O BISCOITO MOLHADO
Edição 5300 SX
Data: 16 de junho de 2017
FUNDADOR: CARLOS EDUARDO
NASCIMENTO - ANO: XXXIV
AS APARÊNCIAS ENGANAM
O brilhante ilustrador, chargista e caricaturista Carlos
Estevão apresentava nas páginas de “O Cruzeiro” uma seção de muito sucesso, com
o título “As aparências enganam”. A brincadeira estava em mostrar o contorno de
figuras escuras, aparentemente em situação de constrangimento ou perigo
iminente. Ato contínuo, o artista apresentava a mesma cena, só que, agora,
devidamente “iluminada”. Com todos os detalhes das figuras envolvidas à mostra.
Com isso, era possível perceber que as cenas supostamente assustadoras
inicialmente mostradas estavam revestidas, na verdade, de inocência e candura.
Não esqueço um desenho que parecia retratar uma agressão à
faca, envolvendo esposa e bebê de um suposto desclassificado. Devidamente
clareada, o que se percebia era uma prosaica cena familiar, um gentil marido
besuntando com manteiga os pãezinhos que seriam servidos à sua dileta família.
Na vida real, muita coisa pode acontecer dessa mesma forma.
Com frequência convivemos com pessoas envolvidas em histórias surpreendentes.

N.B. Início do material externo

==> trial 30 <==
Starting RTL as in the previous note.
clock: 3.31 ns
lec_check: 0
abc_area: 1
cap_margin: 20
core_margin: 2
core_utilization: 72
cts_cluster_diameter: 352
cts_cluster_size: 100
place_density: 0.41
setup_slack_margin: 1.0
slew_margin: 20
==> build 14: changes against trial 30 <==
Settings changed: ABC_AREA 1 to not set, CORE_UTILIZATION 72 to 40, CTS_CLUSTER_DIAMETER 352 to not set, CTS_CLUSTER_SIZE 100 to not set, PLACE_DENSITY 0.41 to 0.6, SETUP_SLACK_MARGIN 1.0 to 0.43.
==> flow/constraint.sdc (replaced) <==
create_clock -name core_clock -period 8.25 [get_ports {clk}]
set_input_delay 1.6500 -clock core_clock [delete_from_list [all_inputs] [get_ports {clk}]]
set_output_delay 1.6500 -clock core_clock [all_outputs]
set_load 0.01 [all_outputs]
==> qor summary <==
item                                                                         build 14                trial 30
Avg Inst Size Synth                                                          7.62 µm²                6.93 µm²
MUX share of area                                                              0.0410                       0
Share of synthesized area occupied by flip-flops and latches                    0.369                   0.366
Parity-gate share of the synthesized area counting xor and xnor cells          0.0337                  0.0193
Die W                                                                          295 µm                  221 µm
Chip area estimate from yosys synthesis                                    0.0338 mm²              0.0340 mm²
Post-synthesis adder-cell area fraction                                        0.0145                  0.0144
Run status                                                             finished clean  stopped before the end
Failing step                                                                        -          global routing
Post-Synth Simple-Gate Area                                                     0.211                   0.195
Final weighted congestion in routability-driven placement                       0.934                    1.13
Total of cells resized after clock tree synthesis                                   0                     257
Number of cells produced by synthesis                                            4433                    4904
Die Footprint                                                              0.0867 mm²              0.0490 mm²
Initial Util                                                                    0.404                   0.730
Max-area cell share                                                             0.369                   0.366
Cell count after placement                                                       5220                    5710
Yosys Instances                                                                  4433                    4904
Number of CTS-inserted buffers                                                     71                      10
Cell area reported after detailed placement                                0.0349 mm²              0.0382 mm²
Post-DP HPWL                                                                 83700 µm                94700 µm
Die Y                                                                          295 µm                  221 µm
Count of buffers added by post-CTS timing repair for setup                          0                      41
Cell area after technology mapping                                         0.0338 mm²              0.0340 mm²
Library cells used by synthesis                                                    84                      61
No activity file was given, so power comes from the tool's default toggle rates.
==> v12: inputs <==
==> flow/design.v (excerpt) <==
module median
#(
    parameter MEM_DATA_WIDTH = 32,
    parameter LUT_ADDR_WIDTH = 10,  
    parameter MEM_ADDR_WIDTH = 10,  
    parameter PIXEL_DATA_WIDTH = 8,
    parameter IMG_WIDTH  = 320,
    parameter IMG_HEIGHT = 320
)(
    input clk,  
    input rst_n,  
    input [31:0] word0,
    input [31:0] word1,
    input [31:0] word2,
    output [PIXEL_DATA_WIDTH-1:0] pixel1,
    output [PIXEL_DATA_WIDTH-1:0] pixel2,
    output [PIXEL_DATA_WIDTH-1:0] pixel3,
    output [PIXEL_DATA_WIDTH-1:0] pixel4,
    output [LUT_ADDR_WIDTH-1:0] raddr_a,
    output [LUT_ADDR_WIDTH-1:0] raddr_b,
    output [LUT_ADDR_WIDTH-1:0] raddr_c,
    output [MEM_ADDR_WIDTH-1:0] waddr
);
Settings: LEC_CHECK=0, ABC_AREA=0, CAP_MARGIN=0, CELL_PAD_IN_SITES_GLOBAL_PLACEMENT=3, CORE_ASPECT_RATIO=1.76, CORE_MARGIN=6, CORE_UTILIZATION=45, CTS_CLUSTER_DIAMETER=89, CTS_CLUSTER_SIZE=72, GPL_ROUTABILITY_DRIVEN=1, GPL_TIMING_DRIVEN=0, MAX_ROUTING_LAYER=met5, MIN_ROUTING_LAYER=met2, PLACE_DENSITY=0.39, SLEW_MARGIN=15; clock period 46.9 ns.
run.sh (not shown) runs the stock make flow with config.mk's settings and CLKGATE_MAP_FILE=.
==> inputs of v32, as changes to v12 <==
- ABC_AREA: 0 -> 1
- CAP_MARGIN: 0 -> 20
- CELL_PAD_IN_SITES_GLOBAL_PLACEMENT: 3 -> not set
- CORE_ASPECT_RATIO: 1.76 -> not set
- CORE_MARGIN: 6 -> 2
- CORE_UTILIZATION: 45 -> 59
- CTS_CLUSTER_DIAMETER: 89 -> 347
- CTS_CLUSTER_SIZE: 72 -> 95
- GPL_ROUTABILITY_DRIVEN: 1 -> not set
- GPL_TIMING_DRIVEN: 0 -> not set
- MAX_ROUTING_LAYER: met5 -> not set
- MIN_ROUTING_LAYER: met2 -> not set
- PLACE_DENSITY: 0.39 -> not set
- SLEW_MARGIN: 15 -> 20
==> flow/constraint.sdc (replaced) <==
create_clock -name core_clock -period 16.3 [get_ports {clk}]
set_input_delay 3.2600 -clock core_clock [delete_from_list [all_inputs] [get_ports {clk}]]
set_output_delay 3.2600 -clock core_clock [all_outputs]
set_load 0.01 [all_outputs]
==> comparison table <==
	v12	v32
Die Y-Extent	314.2 um	198.4 um
Core Density at Floorplan	45.61%	59.60%
Summed instance area of the synthesized netlist	0.02335 mm^2	0.02229 mm^2
Outcome	did not finish	failed layout checks
Last stage reached	3_3_place_gp	-
Reasons for failing layout checks	-	negative setup slack
Row Count	110	71
Post-synthesis net count	3620	4084
Area of the core	0.05120 mm^2	0.03740 mm^2
Cell count in the Yosys report	3090	3554
Post-Synth Adder-Cell Area	23.42%	24.35%
Fraction of the mapped netlist area in simple logic gates	17.79%	30.02%
Gate count after technology mapping	3090	3554
Synthesized chip area reported by yosys	0.02335 mm^2	0.02229 mm^2
Share of synthesized cell area in and-or and or-and compound cells	26.54%	19.48%
Chip footprint	0.05772 mm^2	0.03935 mm^2
Multiplexer share	9.409%	0%
XOR/XNOR Area Share	2.813%	1.690%
Unique cell type count in the Yosys netlist	99	59

========
==> run P: inputs <==
Starting RTL as in the previous note.
Settings: LEC_CHECK=0, CAP_MARGIN=40, CORE_MARGIN=2, CORE_UTILIZATION=72, CTS_CLUSTER_DIAMETER=48, CTS_CLUSTER_SIZE=40, PLACE_DENSITY=0.67, SETUP_SLACK_MARGIN=-0.42, SLEW_MARGIN=20; clock period 17.4 ns.
==> run H (differences from run P) <==
Settings changed: CAP_MARGIN 40 to 20, CTS_CLUSTER_DIAMETER 48 to 95, CTS_CLUSTER_SIZE 40 to 14, PLACE_DENSITY 0.67 to 0.66, SETUP_SLACK_MARGIN -0.42 to 3.27.
==> flow/constraint.sdc (replaced) <==
create_clock -name core_clock -period 23.7 [get_ports {clk}]
set_input_delay 4.7400 -clock core_clock [delete_from_list [all_inputs] [get_ports {clk}]]
set_output_delay 4.7400 -clock core_clock [all_outputs]
set_load 0.01 [all_outputs]
==> comparison table <==
item	run H	run P
Area leader share	0.2299	0.2299
Die width	184.1 um	184.1 um
Area inside the core boundary	31720 um^2	31720 um^2
Post-synthesis share of cell area spent on full adders, half adders and majority gates	0.2342	0.2342
Area fraction in compound gates after synthesis	0.2654	0.2654
Top flip-flop cell by instance count after synthesis	sky130_fd_sc_hd__dfrtp_1	sky130_fd_sc_hd__dfrtp_1
Mux cell area share after synthesis	0.09409	0.09409
Outcome	stopped before the end	stopped before the end
Stage where the flow stopped	global routing	detailed placement
Synthesized instance count	3090	3090
Cell with the most instances after synthesis	sky130_fd_sc_hd__ha_1	sky130_fd_sc_hd__ha_1
Number of standard cells reported by yosys	3090	3090
Count of library flops with an enable pin	0	0
Fp_density	0.7362	0.7362
Ports	170	170
Synth Warn #	5	5
Gp weighted congestion	1.100	1.109
Site row count	65	65
Flip-flop and latch count after synthesis	125	125
Number of nets produced by synthesis	3620	3620
Total cell area reported by yosys after synthesis	23350 um^2	23350 um^2
Height of the die	184.1 um	184.1 um
Yosys top cell by area	sky130_fd_sc_hd__ha_1	sky130_fd_sc_hd__ha_1
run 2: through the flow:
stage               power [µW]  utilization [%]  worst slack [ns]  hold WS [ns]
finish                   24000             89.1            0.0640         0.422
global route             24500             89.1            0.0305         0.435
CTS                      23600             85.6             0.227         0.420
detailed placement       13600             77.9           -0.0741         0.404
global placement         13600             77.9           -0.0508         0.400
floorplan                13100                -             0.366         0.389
## job 3896
## mips_pipeline
    module mips_pipeline(clk, rst, imem_addr, imem_rdata, dmem_addr, dmem_wdata, dmem_we, dmem_rdata);
Size: ~5300 cells after synthesis, about 1600 flip-flops, roughly 0.072 sq mm of cells after synthesis.
clock: 10.4 ns
lec_check: 0
abc_area: 0
cap_margin: 10
cell_pad_in_sites_global_placement: 1
core_aspect_ratio: 1.71
core_margin: 2
core_utilization: 33
gpl_timing_driven: 0
setup_slack_margin: 1.41
slew_margin: 20
tns_end_percent: 45
run.sh (not shown) runs the stock make flow with config.mk's settings and CLKGATE_MAP_FILE=.
Although it ran to completion, job 3896 produced a layout that fails the final checks because of negative setup slack.
The inputs of job 7917 differ from those of job 3896 as listed below.
- a deleted TNS_END_PERCENT that had been 45
- an added CTS_CLUSTER_SIZE of 25
- a deleted SETUP_SLACK_MARGIN that had been 1.41
- a deleted CELL_PAD_IN_SITES_GLOBAL_PLACEMENT that had been 1
- a deleted GPL_TIMING_DRIVEN that had been 0
- a deleted CORE_ASPECT_RATIO that had been 1.71
- a deleted ABC_AREA that had been 0
- a change of CAP_MARGIN from 10 to 20
- a change of CORE_UTILIZATION from 33 to 70
- a change of the clock period (ns, I/O delays scaled along) from 10.4 to 11.7
==> comparison <==
- Completing all stages was not enough for job 7917: its layout failed the final checks because of negative setup slack.
- Between job 3896 and job 7917, the flow reports area used by multi-input combinational logic decreasing slightly.
- Compared with job 3896, job 7917 shows a higher data required time at the worst endpoint.
- Against job 3896, via count of the first global-routing pass in job 7917 fell by a few percent.
- Final-layout clock buffer total (lower): job 3896
- Job 7917 ended with more worst-case hold slack than job 3896.
- Looking at total power, job 7917 sits 17% below job 3896.
- Comparing switching share of total power for job 7917 and job 3896, the smaller number came from job 7917.
- | total wire length | job 7917 vs job 3896 | better |
- Final weighted congestion of routability-driven global placement (job 7917 over job 3896): decrease, about 5.4%
- Time the worst path needs with I/O delays and setup (higher): job 3896
- Between job 7917 and job 3896, static leakage is higher for job 3896, job 7917 comes in under that.
$ cat design.v
module alu #(
   parameter N_BITS = 32,
   parameter N_OPCODE = 6
)
(  input [N_BITS-1:0]   i_datoA,
   input [N_BITS-1:0]   i_datoB,
   input [N_OPCODE-1:0] i_opcode,
   output reg  [N_BITS-1:0] o_aluResult,
   output                   o_cero
);
   always @(*) begin
      case(i_opcode)
         6'b000000:  o_aluResult = i_datoA & i_datoB;
         6'b000001:   o_aluResult = i_datoA | i_datoB;
         6'b000010:  o_aluResult = i_datoA + i_datoB;
         6'b000011: o_aluResult = $unsigned(i_datoA) + $unsigned(i_datoB);
         6'b000100:  o_aluResult = ~(i_datoA | i_datoB);
         6'b000101:  begin
                o_aluResult = i_datoA ^ i_datoB; 
                end
         6'b000110:  o_aluResult = i_datoA << i_datoB;
         6'b000111:  o_aluResult = i_datoA >> i_datoB;
         6'b001000:  o_aluResult = i_datoA >>> i_datoB;
         6'b001001: o_aluResult = i_datoB << i_datoA;
         6'b001010: o_aluResult = i_datoB >> i_datoA;
         6'b001011: o_aluResult = i_datoB >>> i_datoA;
         6'b001100: o_aluResult = $unsigned(i_datoA) - $unsigned(i_datoB);
         6'b001101:  o_aluResult = i_datoA - i_datoB;
         6'b001110:  o_aluResult = i_datoA < i_datoB;
         6'b001111:  o_aluResult = i_datoB << 16;
         6'b010000:   o_aluResult = (i_datoA + i_datoB) & 32'h000000ff;
         6'b010001:   o_aluResult = (i_datoA + i_datoB) & 32'h0000ffff;
         6'b010010:  o_aluResult = ($unsigned(i_datoA) + $unsigned(i_datoB)) & 32'h000000ff;
         6'b010011:  o_aluResult = ($unsigned(i_datoA) + $unsigned(i_datoB)) & 32'h0000ffff;
         default: o_aluResult = {N_BITS{1'b0}}; 
      endcase
   end 
   assign o_cero = (o_aluResult == 0);
endmodule
`timescale 1ns / 1ps
module aluControl#(
      parameter N_OPCODE  = 6,
      parameter N_ALUOP = 2
)
(  input  [N_OPCODE-1:0]  i_funct,  
   input  [N_OPCODE-1:0]  i_op,     
   input  [N_ALUOP-1:0] i_aluOp,  
   output reg [N_OPCODE-1:0] o_opcodeAlu
);
   always@(*) begin
      case(i_aluOp)
      2'b00:  
      begin
         case(i_op)  
            6'b100000: o_opcodeAlu = 6'b010000;  
            6'b100001: o_opcodeAlu = 6'b010001;  
            6'b100011: o_opcodeAlu = 6'b010001;  
            6'b100100: o_opcodeAlu = 6'b010010;  
            6'b100101: o_opcodeAlu = 6'b010011;  
            6'b100111: o_opcodeAlu = 6'b000011;  
            6'b101000: o_opcodeAlu = 6'b0;  
            6'b101001: o_opcodeAlu = 6'b0;  
            6'b101011: o_opcodeAlu = 6'b0;  
            default: o_opcodeAlu = {N_OPCODE{1'b1}};   
         endcase
      end
      2'b01:  
      begin
         case(i_op)
            6'b000100,
            6'b000101: o_opcodeAlu = {N_OPCODE{1'b1}};  
            default: o_opcodeAlu = {N_OPCODE{1'b1}};
         endcase
      end
      2'b10:  
      begin
         case(i_funct)  
            6'b100100: o_opcodeAlu = 6'b000000;  
            6'b100101: o_opcodeAlu = 6'b000001;  
            6'b100001: o_opcodeAlu = 6'b000011;  
            6'b100111: o_opcodeAlu = 6'b000100;  
            6'b100110: o_opcodeAlu = 6'b000101;  
            6'b000000: o_opcodeAlu = 6'b000010;  
            6'b000011: o_opcodeAlu = 6'b001000;  
            6'b000100: o_opcodeAlu = 6'b001001;  
            6'b000110: o_opcodeAlu = 6'b001010;  
            6'b000111: o_opcodeAlu = 6'b001010;  
            6'b100011: o_opcodeAlu = 6'b001100;  
            6'b100010: o_opcodeAlu = 6'b001101;  
            6'b101010: o_opcodeAlu = 6'b001110;  
            6'b001000: o_opcodeAlu = {N_OPCODE{1'b1}};  
            6'b001001: o_opcodeAlu = {N_OPCODE{1'b1}};  
            default: o_opcodeAlu = {N_OPCODE{1'b1}};  
         endcase
      end
      2'b11:  
      begin
         case(i_op)  
            6'b001111: o_opcodeAlu = 6'b001111;  
            6'b001000: o_opcodeAlu = 6'b000010;  
            6'b001100: o_opcodeAlu = 6'b000000;  
            6'b001101: o_opcodeAlu = 6'b000001;  
            6'b001110: o_opcodeAlu = 6'b000101;  
            6'b001010: o_opcodeAlu = 6'b001110;  
            default: o_opcodeAlu = {N_OPCODE{1'b1}};  
         endcase
      end
      default: o_opcodeAlu = {N_OPCODE{1'b1}};  
      endcase
   end  
endmodule
==> run a: inputs <==
==> flow/design.v <==
`timescale 1ns / 1ps
module skin_detection(
    input clk,
    input n_rst,
    input [23:0] i_vid_data,
    input i_vid_hsync,
    input i_vid_vsync,
    input i_vid_VDE,
    input [3:0] sw,
    output reg [23:0] o_vid_data,
    output reg o_vid_hsync,
    output reg o_vid_vsync,
    output reg o_vid_VDE
);
    localparam [7:0] skin_y = 8'd80;
    localparam [7:0] skin_cb_min = 8'd70;  
    localparam [7:0] skin_cb_max = 8'd135;  
    localparam [7:0] skin_cr_min = 8'd120;  
    localparam [7:0] skin_cr_max = 8'd180;   
    reg signed [8:0] y, ytemp;
    reg signed [8:0] cb;
    reg signed [8:0] cr;
    reg signed [8:0] rtemp,gtemp,btemp, rtemp2, gtemp2, btemp2;
    localparam [7:0] r  = 8'd255;
    localparam [7:0] g = 8'd0;
    localparam [7:0] b = 8'd255;
    wire [7:0] red, green, blue;
    assign {red, blue, green} = i_vid_data;
    wire hsync = i_vid_hsync;
    wire vsync = i_vid_vsync;
    wire VDE = i_vid_VDE;
    always @(posedge clk) begin
        if(sw == 4'd1) begin
        ytemp <= 16+ (256*red+green*645+blue*98)/1000;
        cb <= (577*(btemp-ytemp))/1000+128;
        cr <= (713*(rtemp-ytemp))/1000+128;
        y <= ytemp;
        rtemp <= red;
        gtemp <= green;
        btemp <= blue;
        rtemp2 <= rtemp;
        gtemp2 <= gtemp;
        btemp2 <= btemp;
        if(y > skin_y && skin_cb_min < cb && skin_cb_max > cb && skin_cr_min < cr && skin_cr_max > cr) begin
            o_vid_data[23:16] <= rtemp2;
            o_vid_data[15:8] <= btemp2;
            o_vid_data[7:0] <= gtemp2;
        end else begin
            o_vid_data[23:16] <= r;
            o_vid_data[15:8] <= b;
            o_vid_data[7:0] <= g;
        end
        o_vid_hsync <=  hsync;
        o_vid_vsync <=  vsync;
        o_vid_VDE <=  VDE;
    end
    end
endmodule
`timescale 1ns / 1ps
module inversion(
    input clk,
    input n_rst,
    input [23:0] i_vid_data,
    input i_vid_hsync,
    input i_vid_vsync,
    input i_vid_VDE,
    input [3:0] sw,
    output reg [23:0] o_vid_data,
    output reg o_vid_hsync,
    output reg o_vid_vsync,
    output reg o_vid_VDE
);
    wire [7:0] red, green, blue;
    assign {red, green, blue} = i_vid_data;
 always @(posedge clk) begin
        if(sw == 4'd2) begin
            o_vid_data[23:16] <= 255-red;
            o_vid_data[15:8] <= 255-green;
            o_vid_data[7:0] <= 255-blue;
        end
        o_vid_hsync <= i_vid_hsync;
        o_vid_vsync <=  i_vid_vsync;
        o_vid_VDE <=  i_vid_VDE;
        end
endmodule
Design CPU, start of the top module:
module CPU(
				clk,
			  rst_n,
		   IO_stall,
         awid_m_inf,
       awaddr_m_inf,
       awsize_m_inf,
      awburst_m_inf,
        awlen_m_inf,
      awvalid_m_inf,
      awready_m_inf,
        wdata_m_inf,
        wlast_m_inf,
       wvalid_m_inf,
       wready_m_inf,
          bid_m_inf,
        bresp_m_inf,
       bvalid_m_inf,
       bready_m_inf,
         arid_m_inf,
       araddr_m_inf,
        arlen_m_inf,
       arsize_m_inf,
      arburst_m_inf,
      arvalid_m_inf,
      arready_m_inf, 
          rid_m_inf,
        rdata_m_inf,
        rresp_m_inf,
        rlast_m_inf,
       rvalid_m_inf,
       rready_m_inf 
);
input  wire clk, rst_n;
output reg  IO_stall;
parameter ID_WIDTH = 4 , ADDR_WIDTH = 32, DATA_WIDTH = 16, DRAM_NUMBER=2, WRIT_NUMBER=1;
output  wire [WRIT_NUMBER * ID_WIDTH-1:0]        awid_m_inf;
output  wire [WRIT_NUMBER * ADDR_WIDTH-1:0]    awaddr_m_inf;
output  wire [WRIT_NUMBER * 3 -1:0]            awsize_m_inf;
output  wire [WRIT_NUMBER * 2 -1:0]           awburst_m_inf;
output  wire [WRIT_NUMBER * 7 -1:0]             awlen_m_inf;
output  wire [WRIT_NUMBER-1:0]                awvalid_m_inf;
  ...
Settings: LEC_CHECK=0, CAP_MARGIN=25, CORE_MARGIN=2, CORE_UTILIZATION=66, GPL_TIMING_DRIVEN=1, HOLD_SLACK_MARGIN=-0.1, MAX_ROUTING_LAYER=met5, SLEW_MARGIN=20, TNS_END_PERCENT=45; clock period 4.38 ns.
run.sh (not shown) runs the stock make flow with config.mk's settings and CLKGATE_MAP_FILE=.
The baseline completed, yet does not pass: negative setup slack.
Then changed:
CAP_MARGIN = 20   (was 25)
CORE_UTILIZATION = 64   (was 66)
GPL_TIMING_DRIVEN = unset   (was 1)
HOLD_SLACK_MARGIN = unset   (was -0.1)
MAX_ROUTING_LAYER = unset   (was met5)
TNS_END_PERCENT = unset   (was 45)
clock period = 4.06 ns   (was 4.38 ns; I/O delays follow)
The new run completed and failed the layout checks on negative setup slack.
Routed wire length grows by 3.8%.
Sequential power grows by 7.9%.
Fmax grows by 0.44%.
Via count grows by 1.7%.
Cell count grows by 0.65%.
Flip-flop count is unchanged.
Die size grows by 3.1%.
Power grows by 8.9%.
Synthesized cell count stays the same.
Global-route usage is about the same.
Then changed:
CORE_UTILIZATION = 67   (was 64)
CTS_CLUSTER_SIZE = 14   (was unset)
SETUP_SLACK_MARGIN = -0.4   (was unset)
clock period = 4.34 ns   (was 4.06 ns; I/O delays follow)
The new run finished with negative setup slack left.
Non-clock buffer count went down by 19.
Total power went down by about 8%.
Sequential share of layout area went up by 0.35 points.
Synthesized cell count does not change.
Cell area went down by 1.1%.
Worst setup slack gets better by 0.24 ns.
Then changed:
CORE_UTILIZATION = 23   (was 67)
CTS_CLUSTER_SIZE = unset   (was 14)
GPL_ROUTABILITY_DRIVEN = 0   (was unset)
HOLD_SLACK_MARGIN = 0.03   (was unset)
SETUP_SLACK_MARGIN = unset   (was -0.4)
clock period = 3.8 ns   (was 4.34 ns; I/O delays follow)
The changed run completed and failed the layout checks on negative setup slack.
Clock-buffer cell count is higher by 5.
Power grows by about a fifth.
Routed wire length grows by a few percent.
Via count shrinks by a few percent.
Final cell count came out higher by a quarter to a third.
Register-to-register slack degrades by 0.54 ns.
Clock skew is about the same.
Global-route usage decreases by 32 points.
Sequential power went up by about a fifth.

Possivelmente com pinceladas de mistério. Casos há em que nos é dada a chance
de decifrá-las. O que nem sempre é possível. Passamos a relatar algumas
situações que poderão ser do interesse dos nossos leitores.
O Tenor
O ano é 1940. O dia, 12 de agosto. Começa a Temporada Lírica
Oficial do Teatro Municipal do Rio de Janeiro, repleta de astros de primeira
grandeza.
“Turandot”, de Giacomo Puccini, abre a temporada. O soprano
Zinka Milanov e o tenor Galiano Masini estão no ápice de suas brilhantes
carreiras. Levam à loucura um Municipal completamente lotado.
Terminado o espetáculo, um jovem estudante do Colégio São
Bento não resiste e se dirige ao camarim daqueles extraordinários artistas.
Enche-se de coragem e pede um autógrafo ao tenor Galiano Masini. Explica que
está estudando canto, que tem voz de barítono. Simpático, o tenor deseja-lhe
sorte e começa a escrever uma dedicatória numa foto em que posa vestindo um
terno elegantíssimo, devidamente engravatado. O artista famoso, que atua nos
mais importantes palcos de ópera do mundo, leva quase meia hora para escrever
uma frase curta. Fica claro, para seu jovem admirador, que se trata de um homem
de pouca cultura.
O jovem não se importa. Ele guardaria essa foto com carinho,
até estrear no Municipal, cinco anos depois. E também durante os cinquenta e um
anos em que desenvolveria naquele palco uma notável carreira de artista lírico.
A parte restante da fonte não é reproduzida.